Since leaving the Chiefs, Peterson has worked in a number of football-related organizations, including USA Football, the Pro Football Hall of Fame, and FanVision. He was named a semifinalist for induction into the Pro Football Hall of Fame Class of 2023.

==Education and early coaching career==
Carl Daniel Peterson was born on May 26, 1943, in the Swedish Hospital in Minneapolis, Minnesota. He was the third of four sons born to Louise and Eric Peterson. His father worked heavy construction jobs throughout the Midwest, working on the home front of the Second World War. When Carl was three years old, the family moved to Long Beach, California, where Eric began a construction business with his brother-in-law.

Peterson attended Woodrow Wilson Classical High School in Long Beach, participating in football and baseball for the Wilson Bruins with the help of football coach Skip Rowland. Peterson played end and kicker. He was part of the graduating class of 1961 at Wilson and went on to earn three degrees from the University of California, Los Angeles (UCLA): a bachelor's degree in 1966, a master's degree in 1967, and a doctorate in 1970.

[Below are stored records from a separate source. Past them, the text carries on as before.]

**config.mk**
```make
export PLATFORM = sky130hd
export DESIGN_NAME = mem_arbiter
export DESIGN_NICKNAME = d
export VERILOG_FILES = /design/src/rtl/mem_arbiter.sv
export SDC_FILE = /design/constraint.sdc
export NUM_CORES = 1
export LEC_CHECK = 0
export ABC_AREA = 1
export CAP_MARGIN = 20
export CORE_MARGIN = 4
export CORE_UTILIZATION = 42
export DETAILED_ROUTE_END_ITERATION = 10
export PLACE_DENSITY = 0.78
export SLEW_MARGIN = 20
export SYNTH_ARGS = -nofsm -noshare
export SYNTH_HDL_FRONTEND = slang
export SYNTH_SLANG_ARGS = --single-unit
```
**constraint.sdc**
```tcl
create_clock -name clk -period 2 [get_ports clk]
set_input_delay 0.4 -clock clk [delete_from_list [all_inputs] [get_ports clk]]
set_output_delay 0.4 -clock clk [all_outputs]
set_load 0.02 [all_outputs]
```
**src/rtl/mem_arbiter.sv**
```systemverilog
// Two-requester arbiter for the unified memory port: core priority with a bounded
// DMA starvation limit, registered request/ready transactions and a watchdog abort.
module mem_arbiter #(
    parameter int unsigned AW      = 32,
    parameter int unsigned DW      = 32,
    parameter int unsigned STARVE  = 4,
    parameter int unsigned TIMEOUT = 16
) (
    input  logic          clk,
    input  logic          reset,
    input  logic          core_req,
    input  logic          core_we,
    input  logic [AW-1:0] core_addr,
    input  logic [DW-1:0] core_wdata,
    output logic          core_ack,
    input  logic          dma_req,
    input  logic          dma_we,
    input  logic [AW-1:0] dma_addr,
    input  logic [DW-1:0] dma_wdata,
    output logic          dma_ack,
    output logic [DW-1:0] rdata,
    output logic          err,
    output logic          owner,
    output logic          mem_en,
    output logic          mem_we,
    output logic [AW-1:0] mem_addr,
    output logic [DW-1:0] mem_wdata,
    input  logic [DW-1:0] mem_rdata,
    input  logic          mem_rdy
);

    localparam int unsigned SW = $clog2(STARVE + 1);
    localparam int unsigned CW = $clog2(TIMEOUT + 1);
    localparam logic [SW-1:0] StreakMax = SW'(STARVE);
    localparam logic [CW-1:0] WaitLast  = CW'(TIMEOUT - 1);

    typedef enum logic [1:0] {StIdle, StBusy, StDone} state_e;

    state_e          state_q, state_d;
    logic            core_ack_q, core_ack_d;
    logic            dma_ack_q, dma_ack_d;
    logic [DW-1:0]   rdata_q, rdata_d;
    logic            err_q, err_d;
    logic            owner_q, owner_d;
    logic            mem_en_q, mem_en_d;
    logic            mem_we_q, mem_we_d;
    logic [AW-1:0]   mem_addr_q, mem_addr_d;
    logic [DW-1:0]   mem_wdata_q, mem_wdata_d;
    logic [SW-1:0]   streak_q, streak_d;
    logic [CW-1:0]   wcnt_q, wcnt_d;
    logic            dma_win;

    always_ff @(posedge clk or negedge reset) begin
        if (!reset) begin
            state_q     <= StIdle;
            core_ack_q  <= 1'b0;
            dma_ack_q   <= 1'b0;
            rdata_q     <= '0;
            err_q       <= 1'b0;
            owner_q     <= 1'b0;
            mem_en_q    <= 1'b0;
            mem_we_q    <= 1'b0;
            mem_addr_q  <= '0;
            mem_wdata_q <= '0;
            streak_q    <= '0;
            wcnt_q      <= '0;
        end else begin
            state_q     <= state_d;
            core_ack_q  <= core_ack_d;
            dma_ack_q   <= dma_ack_d;
            rdata_q     <= rdata_d;
            err_q       <= err_d;
            owner_q     <= owner_d;
            mem_en_q    <= mem_en_d;
            mem_we_q    <= mem_we_d;
            mem_addr_q  <= mem_addr_d;
            mem_wdata_q <= mem_wdata_d;
            streak_q    <= streak_d;
            wcnt_q      <= wcnt_d;
        end
    end

    always_comb begin
        state_d     = state_q;
        core_ack_d  = 1'b0;
        dma_ack_d   = 1'b0;
        err_d       = 1'b0;
        rdata_d     = rdata_q;
        owner_d     = owner_q;
        mem_en_d    = mem_en_q;
        mem_we_d    = mem_we_q;
        mem_addr_d  = mem_addr_q;
        mem_wdata_d = mem_wdata_q;
        streak_d    = streak_q;
        wcnt_d      = wcnt_q;
        dma_win     = 1'b0;

        unique case (state_q)
            StIdle: begin
                if (core_req || dma_req) begin
                    // Core keeps priority until the DMA has watched STARVE core grants.
                    dma_win = dma_req && (!core_req || streak_q == StreakMax);
                    if (dma_win) begin
                        mem_we_d    = dma_we;
                        mem_addr_d  = dma_addr;
                        mem_wdata_d = dma_wdata;
                        streak_d    = '0;
                    end else begin
                        mem_we_d    = core_we;
                        mem_addr_d  = core_addr;
                        mem_wdata_d = core_wdata;
                        if (!dma_req) begin
                            streak_d = '0;
                        end else if (streak_q != StreakMax) begin
                            streak_d = streak_q + 1'b1;
                        end
                    end
                    owner_d  = dma_win;
                    mem_en_d = 1'b1;
                    wcnt_d   = '0;
                    state_d  = StBusy;
                end
            end
            StBusy: begin
                wcnt_d = wcnt_q + 1'b1;
                // A ready arriving on the last allowed cycle still completes normally.
                if (mem_rdy || wcnt_q == WaitLast) begin
                    mem_en_d   = 1'b0;
                    core_ack_d = !owner_q;
                    dma_ack_d  = owner_q;
                    state_d    = StDone;
                    if (mem_rdy) begin
                        if (!mem_we_q) begin
                            rdata_d = mem_rdata;
                        end
                    end else begin
                        err_d   = 1'b1;
                        rdata_d = '0;
                    end
                end
            end
            StDone: begin
                state_d = StIdle;
            end
            default: begin
                state_d = StIdle;
            end
        endcase
    end

    assign core_ack  = core_ack_q;
    assign dma_ack   = dma_ack_q;
    assign rdata     = rdata_q;
    assign err       = err_q;
    assign owner     = owner_q;
    assign mem_en    = mem_en_q;
    assign mem_we    = mem_we_q;
    assign mem_addr  = mem_addr_q;
    assign mem_wdata = mem_wdata_q;

endmodule

```
==> run summary, run 1 <==
During I/O placement, the number of pins put on the boundary was 269. Final antenna-violating net count: 0. met2 is the most crowded layer. The global-route track usage on met1 was 27.3%; the worst IR drop on VDD was 559 µV. Across all layers, the routed design uses 5714 vias. In this run the deepest clock path goes through 2 buffers.

The wire length reported by the detailed router was 17.4 mm; the buffer count from post-CTS setup fixing was 0. The routed length per placed instance was 14.4 µm. The clock buffer count from CTS is 9. The area fraction in compound gates after synthesis was 3.26%.

After synthesis, the mean cell area works out to 7.34 µm². Clock transition at the registers of the reported paths: 0.07 ns. The overall track demand over capacity in global routing came out at 22.0%. The worst setup path is launched from a flop. Excluding fillers, the count of instances in the completed layout stands at 1208. Counting flops and latches in the post-synthesis netlist gives 112. Of the total synthesized cell area, the portion taken by AND, OR, NAND and NOR gates is 32.3%. The adder-cell share of the synthesized area came out at 0.876%. Clock tree synthesis selected as its root buffer the cell clkbuf_16.

The synthesized netlist devotes 0% of its cell area to XOR and XNOR gates. The tightest min-delay check is of the primary input to async pin type. Summed over all nets, the switching power comes to 4.85 mW.

The run gives 0.179 ns as the worst setup margin. The count of endpoints failing hold in the final timing report was 0; the ratio of total power to cell area was 1370 nW/µm². The final setup skew is 0.0104 ns. The number of buffers added on ports came out at 268. The number of design rule violations left after detail routing is 0. Data arrives at the worst endpoint at 2.08 ns.

STA puts the critical path data required time at 2.26 ns. By area, the combinational part of the netlist is dominated by simple AND/OR/NAND/NOR gates. Broken down by cell family, the worst path's largest delay share belongs to simple AND/OR/NAND/NOR gates. In this run, post-CTS repair resized a total of 0 instances.

The die footprint came out at 15500 µm². The run gives 778 as the post-synthesis instance total. For the initial antenna violation count, the log shows 0. The mapped netlist covers 5710 µm². The last weighted congestion value of the routability-driven placer was 0.816; the achievable frequency was 0.549 GHz.

The run gives 3 as the total number of H-tree levels. The worst max-slew margin expressed relative to the limit was 63.9%. For the starting density of the core, the log shows 43.0%.

Entering global routing, the biggest net connects 55 pins. The first global-routing pass estimated 28.0 mm of wire. The worst-path maximum fanout came out at 41. TritonCTS built the clock tree. Combinational logic is responsible for 50.7% of the overall power.

For this design, the CTS-stage hold fixing added 0 buffers. The slew at the pin closest to its max-slew limit is 0.541 ns, and the worst stage delay on the critical path is 0.43 ns. Prior to clock tree synthesis, the placed netlist has a worst setup slack of 0.196 ns. During synthesis, Yosys emitted a total of 0 warnings. The tools report the number of antenna diodes as 0. Setup repair after global routing left no endpoint under its margin. Across the run, the number of max-cap violations was 0. The fraction of power spent switching nets is 39.7%. The run gives 16.8% as the clock power share. Global routing consumed, on the met3 layer, 8.49% of the routing resources.

For the count of pins over their slew limit, the log shows 0. The tools report the count of clock tree sinks as 112. From synthesis to final layout, the design area changed by 55.5%. The total overflow left after global routing is 0.

The number of detailed-route iterations in the first pass was 4. The leakage power was 4.58 nW. The cell with the biggest individual delay on the critical path is dfrtp_1. The register-to-register setup slack is 0.18 ns, and the part of the power in registers is 32.4%. The final critical path takes up 91.0% of the cycle. The number of DRC violations after detailed-routing iteration 0 is 255. From left edge to right edge, the die measures 125 µm. Of the cells placed in the final design, the portion with a size suffix greater than 1 is 4.17%. The logs give 20 for the count of distinct cell types in the synthesized netlist and 0.34 ns for the clock network latency to the later pin of the worst-skew pair. Hold timing on the final database bottoms out at a slack of 0.0333 ns.

Adding up every negative setup slack in the final design gives 0 ns. After detailed routing, the number of vias per cell comes to 4.73. Traced cell by cell, the critical path runs through ha_1 > nand2_1 > nor2_1 > ha_1 > nor2_2 > nor2_4 > nand2_4 > buf_12 > nand2_1 > o21ai_1. Counting every net in the synthesized netlist gives 949. For this run, the register share of the synthesized area comes to 49.1%. Row generation in the floorplan step produced 42 rows. Worst path buffer plus inverter count: 1.

The final count of negative-setup-slack endpoints came out at 0. Cell internal power was estimated by the tool at 7.36 mW. The via count of the first global-routing pass is 5597, and the placeable core region is 13300 µm².

After layout, the minimum clock period comes to 1.82 ns. The count of nets after finishing is 1198, and the number of cells after detailed placement is 1192. From bottom edge to top edge, the die measures 125 µm. The proportion of synthesized area in mux cells came out at 0%. The flow ran to the end, and the final reports show no timing, DRC or antenna violations.

The met2 layer usage reported by global route was 36.0%. Detailed placement ended at an HPWL of 12.7 mm. The class of the most critical setup path was flop to flop.

The element type at the critical path end was a flop.
## path summary, 6_finish.rpt
path | from | endpoint | cells after the start
setup / recovery | wcnt_q[0] | rdata[26] | 10
hold / removal | reset | rdata[7] | 1
setup reg to reg | wcnt_q[0] | rdata[26] | 10
hold reg to reg | mem_addr[2] | mem_addr[2] | 2
max in group asynchronous | reset | mem_addr[31] | 2
min in group clk | mem_addr[2] | mem_addr[2] | 2
## sequential cells by signal, summed over array words and instances, names as in the netlist, 2 cells and up
name and flops:
mem_addr 32, mem_wdata 32, rdata 32, wcnt_q 5, streak_q 3, state_q 2
## worst register-to-register path, stage by stage (launching register included)
cell     delay (ns)
dfrtp_1        0.43
ha_1           0.23
nand2_1        0.09
nor2_1         0.05
ha_1           0.20
nor2_2         0.19
nor2_4         0.08
nand2_4        0.10
buf_12         0.20
nand2_1        0.09
o21ai_1        0.08
## metrics by stage
stage	instance area [µm²]	power, mW	utilization, %
final	8880	12.2	66.8
after global routing	8880	13.0	66.8
after CTS	8880	12.3	66.8
after detailed placement	8540	10.2	64.2
after global placement	8540	10.1	64.2
after floorplan	5710	7.18	-
## cells in the final DEF (no fill, tap or decap), drive strengths merged
master / instances
nand2: 286
o22ai: 1
inv: 144
buf: 19
nand4: 3
nor2: 11
o21ai: 35
dfrtp: 112
clkdlybuf4s50: 266
ha: 4
clkinvlp: 1
nand3: 136
clkbuf: 10
a21oi: 1
bufinv: 3
## cell families (layout without fill, tap and decap cells)
group | after synthesis | in the layout
and+or+nand+nor | 436 | 436
buffers and inverters | 189 | 443
DFF | 112 | 112
AOI/OAI and AO/OA | 37 | 37
adders and majority gates | 4 | 4
## cell type report
cell class	instances	area [µm²]
Fill cell	1157	4410
Timing Repair Buffer	285	2900
Sequential cell	112	2800
Multi-Input combinational cell	477	2080
Inverter	142	533
Clock buffer	10	229
Tap cell	176	220
Clock inverter	6	115
## power groups by stage
stage,combinational (mW),clock [mW],sequential (mW)
finish,6.19,2.06,3.96
global route,6.70,2.20,4.07
CTS,6.27,2.10,3.95
detailed placement,6.24,0,3.96
global placement,6.15,0,3.93
floorplan,2.07,0,5.11
## cell usage after synthesis (all sizes together)
cell type	count	area share, %
nor2	11	0.94
inv	142	9.3
buf	35	4.4
ha	4	0.88
a21oi	1	0.088
nand2	286	19
o22ai	1	0.11
o21ai	35	3.1
dfrtp	112	49
clkbuf	12	0.79
nand3	136	12
nand4	3	0.33
## metal layers
| layer | part of all wire (%) | vias to the layer above |
|---|---|---|
| met2 | 48 | 229 |
| li1 | - | 2855 |
| met3 | 11 | 22 |
| met4 | 1.8 | 0 |
| met5 | 0 | - |
| met1 | 40 | 2608 |
(Power assumes the default switching activity.)
==> run 2: changes to the inputs <==
Settings changed: PLACE_DENSITY 0.78 to 0.82.
==> run summary, run 2 (synthesized netlist as in run 1, its figures left out) <==
Count of pins over their slew limit: 0. The total number of H-tree levels came out at 3. The final antenna-violating net count was 0. In this run switching power makes up 40.7% of total power. For the routed length on met1, the log shows 6.68 mm. For this design the ratio of total power to cell area is 1340 nW/µm². Routability-driven placement finished with a final weighted congestion of 0.850. The run gives 33.6% as the part of the power in registers. Relative to the synthesized area, the layout overhead comes to 54.3%. After detailed routing, the number of vias per cell comes to 4.68. In this run the worst hold path is classified as flop to flop.

The worst path buffer plus inverter count came out at 1. In this run the deepest clock path goes through 2 buffers. Initial antenna violation count: 0. The slew at the pin closest to its max-slew limit was 0.484 ns. Setup slack closes at 0.158 ns.

The number of cells on the critical path works out to 1. In the layout the commonest cells are nand2_1, clkdlybuf4s50_1, inv_1. The pre-CTS setup slack is 0.135 ns. The most common cell after layout, fill and taps aside was nand2_1. After clock tree synthesis, the setup repair step added 0 buffers. The final setup skew was 0.00687 ns; the number of gates given a new drive strength after cts was 0.

The worst-case IR drop observed on VDD is 583 µV. In this run the cell area measured after placement is 8510 µm². The logs give 0.35 ns for the clock network latency to the later pin of the worst-skew pair and 16.6 mm for the wire length reported by the detailed router. Entering global routing, the biggest net connects 50 pins. In this run, CTS created clock tree buffers numbering 9. For the leakage power, the log shows 4.56 nW. For this design the total switching power over the nets is 4.80 mW.

Setup repair after global routing left no endpoint under its margin. The number of placed I/O pins was 269. The clock transition at the registers of the reported paths was 0.07 ns. In this run the tightest slew margin relative to its limit is 67.8%. After detailed routing, the met3 layer carries 1.75 mm of wire. Via count of the first global-routing pass: 5402. The tree is rooted in a clkbuf_16.

The hold path depth works out to 2. Data on the critical path is required at its endpoint by 1.60 ns. Traced cell by cell, the critical path runs through clkdlybuf4s50_1.

Placeable core region: 13300 µm². For the worst setup path, the data arrival time is 1.44 ns. In this design, the largest share of critical-path delay is due to buffers and inverters. The clock power share was 14.9%.

The worst setup path is launched from a flop. During placement, the flow inserted port buffers numbering 268. The die is 125 µm tall.

For this run, the total global-route usage over all layers was measured as 21.2%. The final critical path time including I/O delays and setup works out to 1.84 ns. The repair_antennas step left the layout with diodes totalling 0. The logs give 0 for the count of endpoints failing hold in the final timing report and 6.99 mW for the cell internal power dissipation. On the worst path, the slowest cell contributes a delay of 0.65 ns. The first detailed-routing pass took 5 iterations. In this run, the number of DRC markers left after iteration 0 of detailed routing was 299. The tools report the achievable frequency as 0.543 GHz. The run finished with clean final reports. Setup violations remaining at the end of the flow were counted as 0. Wire segments on met2 add up to 7.67 mm in the final route. After legalization and detailed placement, the total HPWL measured 12.6 mm. The run gives 112 as the count of clock tree sinks. Max-cap violations in this run came to 0. Row generation in the floorplan step produced 42 rows. For this run, the post-layout net count is 1200. On the critical path, the stage with the largest delay is an instance of clkdlybuf4s50_1. From left edge to right edge, the die measures 125 µm.

Per report_power, the combinational group accounts for 51.5% of the total. Class of the most critical setup path: flop to output pin. TritonCTS built the clock tree. The routed length per placed instance is 13.8 µm, and the count of vias placed by the detailed router is 5666. The total power was 11.8 mW.

The initial utilization of the core area, before any placement, comes to 43.0%. In this run the top signal layer used is met4. Setup total negative slack on the finished layout was measured at 0 ns.

Summed over all layers, the global routing overflow is 0. STA classifies the critical path endpoint as an output pin. Once layout is complete, the utilization of the core stands at 66.3%. The final critical path takes up 92.1% of the cycle.

For the number of design rule violations left after detail routing, the log shows 0. The die covers 15500 µm². The worst-path maximum fanout came out at 3. The global-route wire length before repair is 26.9 mm, and the fraction of final layout cells sized beyond drive strength 1 is 4.35%.

Counting cells, the worst reg-to-reg path comes to 10. With fillers left out, the area of the finished cells amounts to 8810 µm².
==> run 2: cell count changes in the layout (fill, tap and decap cells not counted), sizes merged <==
cell         delta
inv             -1
clkbuf          +1
clkinvlp        -1
clkinv          +4
buf             +1
dlygate4sd3     +1
bufinv          -3
==> run 2: path summary, 6_finish.rpt <==
kind / slack [ns] / end / from
max: 0.16 / mem_we / mem_we
min: 0.48 / mem_addr[29] / mem_addr[29]
max reg2reg: 0.18 / rdata[24] / wcnt_q[0]
min reg2reg: 0.48 / mem_addr[29] / mem_addr[29]
max in group asynchronous: 0.87 / mem_wdata[13] / reset
min in group asynchronous: 0.55 / core_ack / reset
==> run 2: repair_timing <==
action                                  4_1_cts  5_1_grt
hold endpoints to repair                     21        0
hold buffers                                  1        0
endpoints found under the setup margin        0        0
==> run 2: through the flow <==
stage                     hold slack (ns)  cells
after floorplan                     0.104    778
after detailed placement            0.366   1193
after global routing                0.503   1210
after CTS                           0.483   1210
final                               0.480   1210
after global placement              0.366   1193
==> run 2: final cells by class <==
| class | instances | area, µm² |
|---|---|---|
| fill | 1156 | 4490 |
| timing repair buffer | 287 | 2880 |
| sequential | 112 | 2800 |
| multi-input combinational | 477 | 2080 |
| inverter | 142 | 533 |
| clock buffer | 11 | 253 |
| tap | 176 | 220 |
| clock inverter | 5 | 40.0 |
==> run 2: worst min-delay path, cell delays in order, from the launching register on <==
cell and delay [ns]:
dfrtp_1 0.35, nand2_1 0.05, nand2_1 0.05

Peterson's football playing career ended during practice at UCLA when he suffered three torn knee ligaments. His coaching career began soon afterwards at Wilson where he coached the junior varsity and assisted the varsity football teams. He then moved on to Loyola High School in Los Angeles, where he coached the offensive line for head coach Mario DiMuro. He also taught classes in general mathematics, geometry, and trigonometry, at the California State Sonoma (now known as Sonoma State University) in the Santa Rosa/Rohnert Park, California, area. It was one of eighteen California state universities. He was hired as the head baseball coach and an assistant under head football coach Lloyd Helgeson. Sonoma State played football at the junior varsity level in 1969. Peterson succeeded Helgeson as head coach in 1970 when Sonoma State moved up to varsity status, competing at the NCAA College Division level. He led Sonoma State to a record of 6–12–1 over two seasons, 1970 and 1971 before the school disbanded its football program in 1972. Peterson left Sonoma State in February 1973.

In 1969, Peterson applied for and was hired as an assistant football coach at UCLA under head coach Pepper Rodgers. When Dick Vermeil took over as head coach of the Bruins in 1974, he retained Peterson on his coaching staff.

==NFL coaching and administrative career==
Peterson's career as a talent evaluator began during his days with the Philadelphia Eagles, between 1976 and 1982. New Eagles head coach Dick Vermeil took him along from UCLA, where in 1976, Peterson served as tight ends coach, special teams coach, and administrative assistant. In February 1977, Vermeil promoted Peterson to a position in charge of player personnel with the Eagles. During this period, the Eagles reached four consecutive playoff seasons, including an appearance in Super Bowl XV.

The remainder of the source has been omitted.